Taking a daily low-dose (81mg) aspirin is one of the simplest preventive measures heart patients and those at a high risk for a cardiovascular event can follow. It’s also one of the most important. Yet people often stop this common prescription.
A new study suggests that stopping prescribed aspirin could be a serious mistake. The research, from Uppsala University in Sweden, involved more than 600,000 people who had been advised to take low-dose aspirin daily. Those who reported they had stopped taking the drug, about 15 percent of the patients, were 37 percent more likely to have a heart attack, stroke or other cardiovascular problem than those who stuck with the regimen.
Aspirin helps the heart by interfering with the blood’s ability to clot. When bleeding occurs, blood platelets clump at the site of the wound to seal it. However, when blood vessels are inflamed and narrowed by atherosclerosis, plaque deposits can burst, causing a clot to form and block the artery, which in turn can trigger a heart attack or stroke. Taking aspirin reduces the activity of platelets, keeping the blood flowing freely and decreasing the likelihood of a clot that would stop blood flow in the artery
Aspirin also helps by reducing inflammation, interrupting the processes that lead to atherosclerosis and clot formation. Current guidelines recommend that practitioners consider ordering low-dose aspirin for anyone who has had a heart attack to prevent a subsequent event as well as for those who are at an elevated risk for a first heart attack.
It’s not the first time that researchers have found a problem with stopping aspirin therapy. French researchers reached a similar conclusion in a 2005 study, in which researchers analyzed the medical records of more than 1000 patients hospitalized for heart problems, including heart attacks. Some 51 had stopped taking aspirin in the month prior to their hospitalization, and they accounted for 4 percent of all the coronary patients and 13 percent of those who had experienced a previous cardiovascular event.
Unfortunately, about 10 to 20 percent of the patients directed to take aspirin as a preventive measure discontinue their treatment in the first three years following the initial heart attack or stroke. The research suggests that patients would be wise to follow doctor’s orders.
Patients and physicians who have questions about the usefulness and effectiveness of aspirin therapy may want to consider the AspirinWorks® test, which helps determine if patients are responding well to aspirin therapy. It’s based on the fact that aspirin works by blocking the formation of an enzyme called thromboxane. Low thromboxane levels make platelets less likely to clump together and form clots.

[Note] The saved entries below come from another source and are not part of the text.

This design comes from an exercise in tuning for small area and a short achievable clock period on the open sky130 flow, not from production work.
Only simulation tests tie the RTL to the original design; equivalence was not proved.
Power and IR drop assume default switching activity.

==> flow/design.v, too long to show whole: its modules and the start of the top module <==
// module bxor: 3 lines
// module bmaj: 3 lines
// module bpp: 3 lines
// module bsel: 3 lines
// module bseln: 3 lines
// module bppn: 3 lines
// module baoi: 3 lines
// module boai: 3 lines
// module bnand: 3 lines
// module bnor: 3 lines
// module bxnor: 3 lines
// module pipelined_boothe_multiplier: 6133 lines
module pipelined_boothe_multiplier #(
    parameter WIDTH = 32
) (
    input clk,
    input reset,
    input en,
    input [WIDTH - 1: 0] md,
    input [WIDTH - 1: 0] mr,
    output [(2 * WIDTH) - 1: 0] s_result
);
  // ...
==> flow/run.sh <==
#!/bin/bash
# synth_recipe.tcl (not shown) runs the flow's synth.tcl, then flattens the netlist and writes it again
# the make line also repeats each setting of config.mk as NAME=value (left out here)
make -C /OpenROAD-flow-scripts/flow DESIGN_CONFIG=/design/flow/config.mk WORK_HOME=/design/flow/orfs CLKGATE_MAP_FILE= SYNTH_SCRIPT=/design/flow/synth_recipe.tcl finish
==> flow/config.mk <==
export PLATFORM = sky130hd
export DESIGN_NAME = pipelined_boothe_multiplier
export DESIGN_NICKNAME = pipelined_boothe_multiplier
export VERILOG_FILES = /design/flow/design.v
export SDC_FILE = /design/flow/constraint.sdc
export NUM_CORES = 4
export LEC_CHECK = 0
export CAP_MARGIN = 20
export CORE_MARGIN = 2
export CORE_UTILIZATION = 60
export CTS_CLUSTER_DIAMETER = 100
export CTS_CLUSTER_SIZE = 34
export PLACE_DENSITY = 0.7
export SETUP_SLACK_MARGIN = 2.85
export SLEW_MARGIN = 20
export SYNTH_HIERARCHICAL = 1
export SYNTH_MINIMUM_KEEP_SIZE = 0
export TNS_END_PERCENT = 60
==> flow/constraint.sdc <==
create_clock -name core_clock -period 5.0 [get_ports {clk}]
set_input_delay 1.0000 -clock core_clock [delete_from_list [all_inputs] [get_ports {clk}]]
set_output_delay 1.0000 -clock core_clock [all_outputs]
set_load 0.01 [all_outputs]
==> flow_summary.json, run 1 <==
{
  "grt_pass1_vias": 37880,
  "p_int_mw": 40.30,
  "swShare_pct": 32.75,
  "nNonClkInverters": 105,
  "rows": 129,
  "synthCells": 5776,
  "antenna_found_initial": 1,
  "synth_top_family_by_area": "XOR/XNOR gates",
  "worstPathArrival_ns": 1.14,
  "grt_overflow_total": 0,
  "critPathMaxFanout": 1,
  "pwr-share-comb_pct": 35.6,
  "cp.required_ns": 4.00,
  "ir_worst_vdd_uv": 294.6,
  "rsz0062_at_grt": "true",
  "status": "timing/DRC/antenna clean",
  "finalCritPeriodShare_pct": 42.74,
  "synth_most_common_cell": "dfxtp_1",
  "reg2reg_from": "s2[128]",
  "fin_nets": 6087,
  "seq_area_um2": 47360,
  "ys_warn_count": 7,
  "clk_latency_ns": 0.71,
  "cp.depth": 1,
  "io_buffers": 129,
  "cts_setup_buffers": 0
}
==> run 2, diff against run 1 <==
--- a/flow/config.mk
+++ b/flow/config.mk
@@ -11,3 +11,3 @@
 export CTS_CLUSTER_DIAMETER = 100
-export CTS_CLUSTER_SIZE = 34
+export CTS_CLUSTER_SIZE = 30
 export PLACE_DENSITY = 0.7
==> flow_summary.json, run 2 <==
{
  "status": "timing/DRC/antenna clean",
  "final_cell_mix": "2,148 x dfxtp_1, 1,284 x xor2_1, 431 x maj3_2, 305 x xnor2_1",
  "grtUsageTotal_pct": 18.80,
  "die_h_um": 357.5,
  "syn_nets": 5871,
  "worstRegToRegCells": 6,
  "critPathMaxFanout": 1,
  "detail_route.wirelength_um": 120300,
  "worstMarginPinSlew_ns": 0.6932,
  "coreArea_um2": 123800,
  "die-area_um2": 127800,
  "mostFrequentLayoutCell": "dfxtp_1",
  "synth_most_common_cell": "dfxtp_1",
  "num_vias": 38700,
  "hold_end": "s16[40]",
  "synthArstFlopShare_pct": 0,
  "grt_overflow_total": 0,
  "synth_top_flop_cell": "dfxtp_1",
  "layoutNonFillerInstCount": 7653,
  "max_slew_margin_pct": 53.36,
  "cts_htree_levels": 3,
  "critical_path_class": "reg2out",
  "hold_violations": 0,
  "firstDrtPassIters": 8,
  "synthCells": 5776,
  "cp_slowest_cell": "dfxtp_1",
  "cts_buffer_depth": 3,
  "power_mw": 60.35,
  "synth_common_cells": "2,345 x dfxtp_1, 1,328 x xor2_1, 431 x maj3_2",
  "drv_cap": 0,
  "avgSynthCellArea_um2": 12.98,
  "reg2reg_setup_slack_ns": 2.91,
  "grt_pass1_vias": 38130,
  "design_area_um2": 81610,
  "setup_viol": 0,
  "reg2reg_from": "s2[93]",
  "multi_input_area_um2": 28130,
  "synth-seq-cells": 2345,
  "die_w_um": 357.5,
  "seq_area_um2": 47360,
  "syn-cell-area_um2": 74980,
  "yosys.area.top_type_share_pct": 62.61,
  "synth_area_leaders": "dfxtp_1 63%, xor2_1 16%, maj3_2 6.5%",
  "post-place-cells": 7536,
  "ys_warn_count": 7,
  "io_buffers": 129,
  "numCtsBuffers": 91,
  "clkTransAtPathRegs_ns": 0.10,
  "start_util_pct": 60.57,
  "fin_setup_tns_ns": 0,
  "p_leak_nw": 33.27,
  "crit_buf_inv": 1,
  "drv_slew": 0,
  "power_density_nw_per_um2": 739.5,
  "ant_nets": 0,
  "num_io_pins": 131,
  "dp_hpwl_um": 88380,
  "fin_nets": 6092,
  "n_fill_cell": 9279,
  "dr.first_iter.drc_count": 1713,
  "clkSinkCount": 2345,
  "gp_congestion": 0.8459,
  "antenna_found_initial": 2,
  "drc_errors": 0,
  "r2r-end": "s3[45]",
  "ir_worst_vdd_uv": 340.8,
  "cts_tree": "yes",
  "synth_edf_count": 0,
  "yosysSeqAreaShare_pct": 62.61,
  "holdCritPathClass": "reg2reg",
  "placed_area_um2": 78300,
  "avgRoutedWirePerCell_um": 15.72,
  "final.min_clock_period_ns": 2.149,
  "holdPathStages": 0,
  "grt_pass1_wl_um": 195700,
  "finalClockSkew_ns": 0.03939,
  "crit_family": "flip-flops",
  "grt_start_max_net_pins": 38,
  "path_cells": "buf_2",
  "max_freq_ghz": 0.4653,
  "cp-end-kind": "output port",
  "rows": 129,
  "cp.required_ns": 4.00,
  "hp-start": "s15[40]",
  "finalWorstSetupSlack_ns": 2.851,
  "area_growth_pct": 8.837,
  "reg_top3": "s3 (152), s4 (152), s2 (150)",
  "clk_latency_ns": 0.71,
  "cts_root_buffer": "clkbuf_16",
  "drive_gt1_share_pct": 16.31,
  "ys_types": 42,
  "vias_per_cell": 5.056,
  "worstPathArrival_ns": 1.15,
  "rsz0062_at_grt": "true",
  "post-place-ws_ns": 2.051,
  "slowest_delay_ns": 0.32,
  "synth_top_cell_by_area": "dfxtp_1",
  "cp-start-kind": "flip-flop",
  "finalCritPeriodShare_pct": 42.98
}
-- run 2: cell families (layout without fill, tap and decap cells) --
group	after synthesis	in the layout	share of synthesized area, %
and+or+nand+nor	472	473	3.321
muxes	3	3	0.04005
AOI/OAI and AO/OA	751	751	7.414
buffers and inverters	113	351	0.5824
adders and majority gates	459	459	6.960
DFF	2345	2345	62.61
other	0	1	0
xor gates and xnor gates	1633	1633	19.07
-- run 2: worst max path at each step --
stage               startpoint      endpoint  slack [ns]  cells after the start
finish                 s32[45]  s_result[45]        2.85                      1
global route           s32[39]  s_result[39]        2.78                      1
CTS                     s5[27]        s6[38]        2.68                      6
detailed placement       reset       s32[63]        2.05                      5
global placement         reset       s32[63]        2.13                      5
floorplan              s4[148]        s5[42]        2.85                      5
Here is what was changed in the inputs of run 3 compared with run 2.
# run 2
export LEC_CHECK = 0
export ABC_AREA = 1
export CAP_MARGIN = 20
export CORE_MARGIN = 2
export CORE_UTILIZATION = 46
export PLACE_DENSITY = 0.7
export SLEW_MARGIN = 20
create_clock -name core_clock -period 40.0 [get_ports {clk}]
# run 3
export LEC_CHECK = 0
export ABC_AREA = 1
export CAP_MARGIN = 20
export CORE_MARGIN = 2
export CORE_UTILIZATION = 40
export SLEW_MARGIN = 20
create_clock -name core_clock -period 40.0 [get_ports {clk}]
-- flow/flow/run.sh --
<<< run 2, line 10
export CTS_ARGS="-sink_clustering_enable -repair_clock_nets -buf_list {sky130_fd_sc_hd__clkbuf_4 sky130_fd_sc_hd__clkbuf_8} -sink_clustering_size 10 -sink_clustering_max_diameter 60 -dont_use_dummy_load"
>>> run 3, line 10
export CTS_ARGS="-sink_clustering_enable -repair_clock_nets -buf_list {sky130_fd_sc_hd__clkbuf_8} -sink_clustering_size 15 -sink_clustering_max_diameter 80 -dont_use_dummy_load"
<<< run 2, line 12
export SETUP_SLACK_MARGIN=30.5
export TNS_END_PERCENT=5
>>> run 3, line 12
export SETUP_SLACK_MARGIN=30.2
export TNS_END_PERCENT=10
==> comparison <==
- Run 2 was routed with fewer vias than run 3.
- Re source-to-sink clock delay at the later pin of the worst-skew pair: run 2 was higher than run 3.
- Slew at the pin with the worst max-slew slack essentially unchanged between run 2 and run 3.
From an optimization exercise on the open Yosys and OpenROAD flow, aimed at small area and a short achievable clock period; shortcuts taken in it are not production practice.
At most, simulation tests tie the RTL to the original design; equivalence was not proved.
No functional check of the RTL was part of runs 1 and 2.
Power is estimated from default activity; no workload was simulated.

===== config.mk =====
export PLATFORM = sky130hd
export DESIGN_NAME = pipeline_cpu
export DESIGN_NICKNAME = pipeline_cpu
export VERILOG_FILES = /design/flow/design.v
export SDC_FILE = /design/flow/constraint.sdc
export NUM_CORES = 4
export LEC_CHECK = 0
export CAP_MARGIN = 20
export CORE_MARGIN = 2
export CORE_UTILIZATION = 40
export CTS_BUF_LIST = sky130_fd_sc_hd__clkbuf_16
export CTS_CLUSTER_DIAMETER = 60
export CTS_CLUSTER_SIZE = 24
export SLEW_MARGIN = 20

===== standard.sh =====
#!/bin/bash
# synth_recipe.tcl (not shown) runs the flow's synth.tcl, then flattens the netlist and writes it again
# the make line also repeats each setting of config.mk as NAME=value (left out here)
make -C /OpenROAD-flow-scripts/flow DESIGN_CONFIG=/design/flow/config.mk WORK_HOME=/design/flow/orfs CLKGATE_MAP_FILE= SYNTH_SCRIPT=/design/flow/synth_recipe.tcl "${@:-finish}"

Research shows that up to a quarter of people who take low-dose aspirin still have heart attacks and strokes. In some of them, aspirin may not adequately reduce the production of thromboxane, putting them at greater risk for experiencing a dangerous cardiovascular event. The AspirinWorks® test measures the level of thromboxane byproducts in patients’ urine. Those who are taking aspirin but still have high enzyme levels may not be deriving the needed benefit from the medication. Dose adjustments or alternative therapies may be indicated.
Low-dose Aspirin therapy may be critical to help protect people from heart attacks and strokes—but only if they take it consistently. It’s more important than ever to understand the benefits of this important preventive therapy and work with your practitioner to determine whether it’s right for you.